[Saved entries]
+ + +

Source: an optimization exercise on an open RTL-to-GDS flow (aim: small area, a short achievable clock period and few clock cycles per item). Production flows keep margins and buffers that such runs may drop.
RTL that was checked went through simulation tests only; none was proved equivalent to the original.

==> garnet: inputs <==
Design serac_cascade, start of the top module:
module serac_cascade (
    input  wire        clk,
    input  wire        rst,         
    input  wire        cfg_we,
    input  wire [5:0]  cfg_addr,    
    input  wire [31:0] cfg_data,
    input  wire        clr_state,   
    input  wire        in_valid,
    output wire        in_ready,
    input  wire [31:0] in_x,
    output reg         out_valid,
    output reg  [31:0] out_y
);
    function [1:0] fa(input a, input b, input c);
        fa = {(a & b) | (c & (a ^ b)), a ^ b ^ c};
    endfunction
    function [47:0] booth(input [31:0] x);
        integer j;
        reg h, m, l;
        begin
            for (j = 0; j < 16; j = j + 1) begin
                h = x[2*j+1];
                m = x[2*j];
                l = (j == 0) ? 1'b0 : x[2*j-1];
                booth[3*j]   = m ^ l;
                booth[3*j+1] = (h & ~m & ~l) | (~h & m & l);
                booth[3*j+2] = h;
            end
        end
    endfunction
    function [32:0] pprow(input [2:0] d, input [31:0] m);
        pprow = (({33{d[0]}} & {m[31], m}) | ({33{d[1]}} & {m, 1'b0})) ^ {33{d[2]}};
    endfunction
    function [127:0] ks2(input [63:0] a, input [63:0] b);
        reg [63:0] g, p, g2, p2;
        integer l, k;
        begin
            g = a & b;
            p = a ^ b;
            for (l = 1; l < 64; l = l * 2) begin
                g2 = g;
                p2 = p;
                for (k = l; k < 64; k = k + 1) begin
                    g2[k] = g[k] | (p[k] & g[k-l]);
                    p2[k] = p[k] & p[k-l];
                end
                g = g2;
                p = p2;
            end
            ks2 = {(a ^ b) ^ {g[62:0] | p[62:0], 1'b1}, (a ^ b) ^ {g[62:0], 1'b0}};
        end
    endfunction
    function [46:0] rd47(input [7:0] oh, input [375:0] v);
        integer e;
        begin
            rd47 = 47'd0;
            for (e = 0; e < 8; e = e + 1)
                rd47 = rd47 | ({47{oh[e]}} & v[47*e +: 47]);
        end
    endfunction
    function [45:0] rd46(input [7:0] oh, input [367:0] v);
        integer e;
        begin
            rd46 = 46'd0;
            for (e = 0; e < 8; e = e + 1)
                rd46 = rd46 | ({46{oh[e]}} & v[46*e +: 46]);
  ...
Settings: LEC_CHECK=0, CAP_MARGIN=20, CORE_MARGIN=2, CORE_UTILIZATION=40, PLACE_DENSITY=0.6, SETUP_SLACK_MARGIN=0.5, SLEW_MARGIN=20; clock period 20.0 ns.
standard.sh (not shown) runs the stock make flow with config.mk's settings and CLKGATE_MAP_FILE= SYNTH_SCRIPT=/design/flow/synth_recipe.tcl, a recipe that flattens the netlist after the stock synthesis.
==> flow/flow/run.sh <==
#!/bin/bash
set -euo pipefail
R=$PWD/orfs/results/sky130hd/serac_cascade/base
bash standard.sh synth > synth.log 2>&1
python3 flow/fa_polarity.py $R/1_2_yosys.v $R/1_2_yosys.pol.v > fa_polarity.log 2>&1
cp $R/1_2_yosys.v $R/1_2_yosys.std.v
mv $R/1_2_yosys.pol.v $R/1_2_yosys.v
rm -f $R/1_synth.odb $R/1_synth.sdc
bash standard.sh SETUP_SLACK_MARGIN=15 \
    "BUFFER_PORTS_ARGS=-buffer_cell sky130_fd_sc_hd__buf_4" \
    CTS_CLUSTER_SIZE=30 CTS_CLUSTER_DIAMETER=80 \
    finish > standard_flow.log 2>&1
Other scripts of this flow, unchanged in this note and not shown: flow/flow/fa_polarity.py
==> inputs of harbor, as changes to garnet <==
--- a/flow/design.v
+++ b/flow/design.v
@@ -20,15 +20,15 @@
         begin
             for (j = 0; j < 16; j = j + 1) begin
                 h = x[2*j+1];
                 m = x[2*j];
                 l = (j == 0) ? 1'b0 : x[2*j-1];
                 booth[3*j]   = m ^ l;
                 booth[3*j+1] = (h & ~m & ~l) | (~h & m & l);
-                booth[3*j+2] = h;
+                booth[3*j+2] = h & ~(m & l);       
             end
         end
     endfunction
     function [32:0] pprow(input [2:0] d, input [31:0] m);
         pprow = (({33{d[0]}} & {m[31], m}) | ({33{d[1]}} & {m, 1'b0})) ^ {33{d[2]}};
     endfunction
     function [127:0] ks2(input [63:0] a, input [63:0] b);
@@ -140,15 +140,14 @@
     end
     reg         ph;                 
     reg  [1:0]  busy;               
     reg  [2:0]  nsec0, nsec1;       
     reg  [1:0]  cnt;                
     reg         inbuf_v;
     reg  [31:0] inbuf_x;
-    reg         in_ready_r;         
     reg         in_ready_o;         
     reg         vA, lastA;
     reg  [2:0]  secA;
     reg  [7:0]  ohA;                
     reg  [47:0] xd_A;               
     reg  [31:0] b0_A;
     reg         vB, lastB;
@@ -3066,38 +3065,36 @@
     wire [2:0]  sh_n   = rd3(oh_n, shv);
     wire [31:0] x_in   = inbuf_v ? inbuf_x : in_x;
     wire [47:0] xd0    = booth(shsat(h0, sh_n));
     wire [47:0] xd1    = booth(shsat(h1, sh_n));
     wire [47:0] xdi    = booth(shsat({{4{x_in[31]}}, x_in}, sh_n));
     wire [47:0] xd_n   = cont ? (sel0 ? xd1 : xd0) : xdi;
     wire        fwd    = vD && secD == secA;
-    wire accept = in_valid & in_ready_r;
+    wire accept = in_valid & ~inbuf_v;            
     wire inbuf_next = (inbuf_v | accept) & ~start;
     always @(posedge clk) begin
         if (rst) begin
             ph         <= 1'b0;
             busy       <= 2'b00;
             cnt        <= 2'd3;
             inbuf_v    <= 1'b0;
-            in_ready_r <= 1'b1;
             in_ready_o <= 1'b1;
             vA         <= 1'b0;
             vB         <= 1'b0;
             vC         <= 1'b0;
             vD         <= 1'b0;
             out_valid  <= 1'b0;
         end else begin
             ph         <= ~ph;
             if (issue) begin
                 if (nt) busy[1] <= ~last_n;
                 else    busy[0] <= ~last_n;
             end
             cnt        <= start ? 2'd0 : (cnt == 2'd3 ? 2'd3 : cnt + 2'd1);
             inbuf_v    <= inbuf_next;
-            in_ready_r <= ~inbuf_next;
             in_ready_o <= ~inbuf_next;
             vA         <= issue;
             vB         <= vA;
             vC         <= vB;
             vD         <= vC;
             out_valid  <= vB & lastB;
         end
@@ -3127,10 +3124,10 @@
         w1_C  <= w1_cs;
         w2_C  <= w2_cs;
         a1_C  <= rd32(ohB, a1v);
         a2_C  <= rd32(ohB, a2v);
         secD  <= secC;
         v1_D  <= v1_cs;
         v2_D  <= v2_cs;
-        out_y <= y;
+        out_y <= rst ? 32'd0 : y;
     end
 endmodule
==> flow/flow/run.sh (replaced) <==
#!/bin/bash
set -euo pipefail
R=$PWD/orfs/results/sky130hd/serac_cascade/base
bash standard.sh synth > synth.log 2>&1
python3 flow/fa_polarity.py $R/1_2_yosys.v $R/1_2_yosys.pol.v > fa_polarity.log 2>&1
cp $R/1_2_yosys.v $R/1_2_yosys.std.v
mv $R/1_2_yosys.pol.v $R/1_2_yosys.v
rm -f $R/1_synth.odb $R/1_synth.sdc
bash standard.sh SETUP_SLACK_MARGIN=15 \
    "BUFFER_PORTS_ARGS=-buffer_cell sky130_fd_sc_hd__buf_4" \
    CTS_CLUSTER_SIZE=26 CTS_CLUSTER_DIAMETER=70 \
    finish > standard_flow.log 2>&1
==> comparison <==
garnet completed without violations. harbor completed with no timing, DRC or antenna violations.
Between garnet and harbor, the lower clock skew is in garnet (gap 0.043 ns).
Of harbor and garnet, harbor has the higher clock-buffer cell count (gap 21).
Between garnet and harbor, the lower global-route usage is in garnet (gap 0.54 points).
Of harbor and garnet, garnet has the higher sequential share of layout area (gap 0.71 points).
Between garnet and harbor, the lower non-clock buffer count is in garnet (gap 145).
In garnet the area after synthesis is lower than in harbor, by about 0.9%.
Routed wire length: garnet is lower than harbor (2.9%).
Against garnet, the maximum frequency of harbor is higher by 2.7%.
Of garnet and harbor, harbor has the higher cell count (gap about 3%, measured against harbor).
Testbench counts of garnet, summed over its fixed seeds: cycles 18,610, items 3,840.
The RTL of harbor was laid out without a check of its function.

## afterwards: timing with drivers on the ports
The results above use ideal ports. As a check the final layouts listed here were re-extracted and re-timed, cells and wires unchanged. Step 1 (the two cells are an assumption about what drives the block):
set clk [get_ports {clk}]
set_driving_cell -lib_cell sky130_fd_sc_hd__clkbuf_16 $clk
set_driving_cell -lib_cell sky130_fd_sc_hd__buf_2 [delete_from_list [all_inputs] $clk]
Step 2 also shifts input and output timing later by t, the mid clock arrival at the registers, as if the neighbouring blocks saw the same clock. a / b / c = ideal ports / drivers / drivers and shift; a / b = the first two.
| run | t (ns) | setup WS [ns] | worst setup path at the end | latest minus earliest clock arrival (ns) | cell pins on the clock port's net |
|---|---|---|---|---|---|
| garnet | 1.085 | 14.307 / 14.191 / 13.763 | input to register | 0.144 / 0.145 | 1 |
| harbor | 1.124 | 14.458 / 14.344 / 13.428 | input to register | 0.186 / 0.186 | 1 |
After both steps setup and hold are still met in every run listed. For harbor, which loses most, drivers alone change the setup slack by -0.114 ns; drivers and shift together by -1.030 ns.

+ + +

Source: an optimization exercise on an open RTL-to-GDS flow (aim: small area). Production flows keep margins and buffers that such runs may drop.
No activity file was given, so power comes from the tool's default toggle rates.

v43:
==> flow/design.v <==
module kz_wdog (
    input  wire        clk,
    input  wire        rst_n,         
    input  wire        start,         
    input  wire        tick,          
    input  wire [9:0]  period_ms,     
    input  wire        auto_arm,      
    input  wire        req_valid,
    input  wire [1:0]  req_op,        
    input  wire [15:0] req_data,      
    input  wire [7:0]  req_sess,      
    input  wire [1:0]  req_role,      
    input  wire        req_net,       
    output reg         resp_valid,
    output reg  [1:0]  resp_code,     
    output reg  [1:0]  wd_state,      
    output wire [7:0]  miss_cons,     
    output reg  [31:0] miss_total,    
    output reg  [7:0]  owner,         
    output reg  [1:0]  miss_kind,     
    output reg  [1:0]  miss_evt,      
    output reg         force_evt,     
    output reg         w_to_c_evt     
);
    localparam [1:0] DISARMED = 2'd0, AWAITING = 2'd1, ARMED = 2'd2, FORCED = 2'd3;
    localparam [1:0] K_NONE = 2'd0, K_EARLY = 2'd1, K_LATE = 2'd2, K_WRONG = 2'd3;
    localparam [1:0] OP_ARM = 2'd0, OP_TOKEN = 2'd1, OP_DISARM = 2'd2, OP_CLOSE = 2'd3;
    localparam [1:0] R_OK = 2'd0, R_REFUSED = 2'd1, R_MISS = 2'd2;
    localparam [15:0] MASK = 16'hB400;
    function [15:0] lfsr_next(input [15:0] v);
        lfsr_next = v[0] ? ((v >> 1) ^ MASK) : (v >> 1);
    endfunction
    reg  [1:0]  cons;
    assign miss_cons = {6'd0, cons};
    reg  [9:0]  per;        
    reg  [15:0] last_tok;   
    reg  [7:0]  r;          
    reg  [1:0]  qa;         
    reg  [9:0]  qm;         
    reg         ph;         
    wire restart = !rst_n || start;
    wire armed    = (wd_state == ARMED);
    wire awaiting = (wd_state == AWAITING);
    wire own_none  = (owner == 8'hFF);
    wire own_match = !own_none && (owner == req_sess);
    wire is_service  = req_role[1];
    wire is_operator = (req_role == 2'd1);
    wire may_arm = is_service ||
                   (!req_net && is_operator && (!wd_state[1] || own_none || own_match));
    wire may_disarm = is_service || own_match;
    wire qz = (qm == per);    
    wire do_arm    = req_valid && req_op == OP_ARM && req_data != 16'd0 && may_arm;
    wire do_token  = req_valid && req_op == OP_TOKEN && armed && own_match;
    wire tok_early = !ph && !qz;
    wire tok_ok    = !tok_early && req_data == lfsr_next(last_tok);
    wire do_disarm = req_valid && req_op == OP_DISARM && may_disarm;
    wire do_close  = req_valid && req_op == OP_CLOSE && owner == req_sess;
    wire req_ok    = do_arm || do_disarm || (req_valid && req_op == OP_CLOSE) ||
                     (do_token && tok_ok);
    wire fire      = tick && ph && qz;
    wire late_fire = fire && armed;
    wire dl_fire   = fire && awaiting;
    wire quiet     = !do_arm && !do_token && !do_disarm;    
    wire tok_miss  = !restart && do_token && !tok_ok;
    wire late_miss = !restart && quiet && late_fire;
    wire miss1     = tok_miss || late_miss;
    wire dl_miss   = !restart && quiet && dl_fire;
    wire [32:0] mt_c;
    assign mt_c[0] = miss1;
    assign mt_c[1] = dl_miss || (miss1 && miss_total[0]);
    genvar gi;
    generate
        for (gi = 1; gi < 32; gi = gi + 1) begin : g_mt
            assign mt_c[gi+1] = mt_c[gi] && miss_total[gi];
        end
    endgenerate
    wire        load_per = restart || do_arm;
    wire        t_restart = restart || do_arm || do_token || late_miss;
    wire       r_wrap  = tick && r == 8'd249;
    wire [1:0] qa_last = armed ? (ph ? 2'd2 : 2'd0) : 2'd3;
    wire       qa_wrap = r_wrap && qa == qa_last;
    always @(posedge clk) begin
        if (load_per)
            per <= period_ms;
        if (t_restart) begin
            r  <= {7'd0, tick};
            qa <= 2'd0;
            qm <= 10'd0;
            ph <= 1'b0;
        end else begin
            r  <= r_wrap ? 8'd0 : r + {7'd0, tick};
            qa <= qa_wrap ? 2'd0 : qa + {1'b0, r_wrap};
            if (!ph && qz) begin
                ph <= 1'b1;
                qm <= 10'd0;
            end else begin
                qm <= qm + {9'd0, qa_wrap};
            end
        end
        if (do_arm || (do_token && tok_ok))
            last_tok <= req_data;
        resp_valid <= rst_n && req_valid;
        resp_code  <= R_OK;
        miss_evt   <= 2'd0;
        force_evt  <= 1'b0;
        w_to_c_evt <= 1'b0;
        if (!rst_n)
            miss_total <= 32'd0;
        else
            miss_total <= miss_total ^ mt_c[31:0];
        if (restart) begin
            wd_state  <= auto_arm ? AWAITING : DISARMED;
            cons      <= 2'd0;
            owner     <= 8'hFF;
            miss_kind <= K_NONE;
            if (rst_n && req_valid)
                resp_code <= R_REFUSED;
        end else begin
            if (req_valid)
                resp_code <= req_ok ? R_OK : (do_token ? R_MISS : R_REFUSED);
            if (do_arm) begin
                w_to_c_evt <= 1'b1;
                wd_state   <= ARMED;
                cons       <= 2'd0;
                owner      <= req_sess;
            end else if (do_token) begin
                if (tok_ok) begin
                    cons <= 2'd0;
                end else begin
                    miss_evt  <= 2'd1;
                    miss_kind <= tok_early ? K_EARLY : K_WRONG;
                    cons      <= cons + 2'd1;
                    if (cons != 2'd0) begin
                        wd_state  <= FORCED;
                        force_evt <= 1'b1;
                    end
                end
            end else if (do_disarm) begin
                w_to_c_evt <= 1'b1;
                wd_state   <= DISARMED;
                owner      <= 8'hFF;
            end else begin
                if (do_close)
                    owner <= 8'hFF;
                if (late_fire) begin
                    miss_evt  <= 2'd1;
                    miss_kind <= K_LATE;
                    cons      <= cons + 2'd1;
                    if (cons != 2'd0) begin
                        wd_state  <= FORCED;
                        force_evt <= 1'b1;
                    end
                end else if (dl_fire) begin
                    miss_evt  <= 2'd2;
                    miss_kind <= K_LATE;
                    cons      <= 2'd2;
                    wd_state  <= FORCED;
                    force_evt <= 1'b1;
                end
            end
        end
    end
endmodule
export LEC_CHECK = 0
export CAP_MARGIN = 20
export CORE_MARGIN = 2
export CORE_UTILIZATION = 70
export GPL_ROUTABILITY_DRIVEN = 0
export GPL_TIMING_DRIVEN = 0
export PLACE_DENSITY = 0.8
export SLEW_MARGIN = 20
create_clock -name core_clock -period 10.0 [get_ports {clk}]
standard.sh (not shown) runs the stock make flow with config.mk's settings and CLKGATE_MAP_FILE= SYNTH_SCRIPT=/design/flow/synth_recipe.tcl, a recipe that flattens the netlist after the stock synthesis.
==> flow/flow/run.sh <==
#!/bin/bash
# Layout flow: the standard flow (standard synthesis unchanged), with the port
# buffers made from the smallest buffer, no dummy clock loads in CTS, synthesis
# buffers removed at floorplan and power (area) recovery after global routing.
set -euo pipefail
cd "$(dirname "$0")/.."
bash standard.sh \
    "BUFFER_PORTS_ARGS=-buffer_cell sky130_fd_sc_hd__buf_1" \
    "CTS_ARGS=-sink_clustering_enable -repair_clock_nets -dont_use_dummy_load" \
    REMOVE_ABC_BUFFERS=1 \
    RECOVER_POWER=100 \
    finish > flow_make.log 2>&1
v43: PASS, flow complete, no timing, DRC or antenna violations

+ + +

Aim of the task.
Among the entries above, the lines between the ones containing "small area, a" and "RTL that was", inclusive, are to be transcribed exactly. No other line is to be given.

Response to the task.
Source: an optimization exercise on an open RTL-to-GDS flow (aim: small area, a short achievable clock period and few clock cycles per item). Production flows keep margins and buffers that such runs may drop.
RTL that was checked went through simulation tests only; none was proved equivalent to the original.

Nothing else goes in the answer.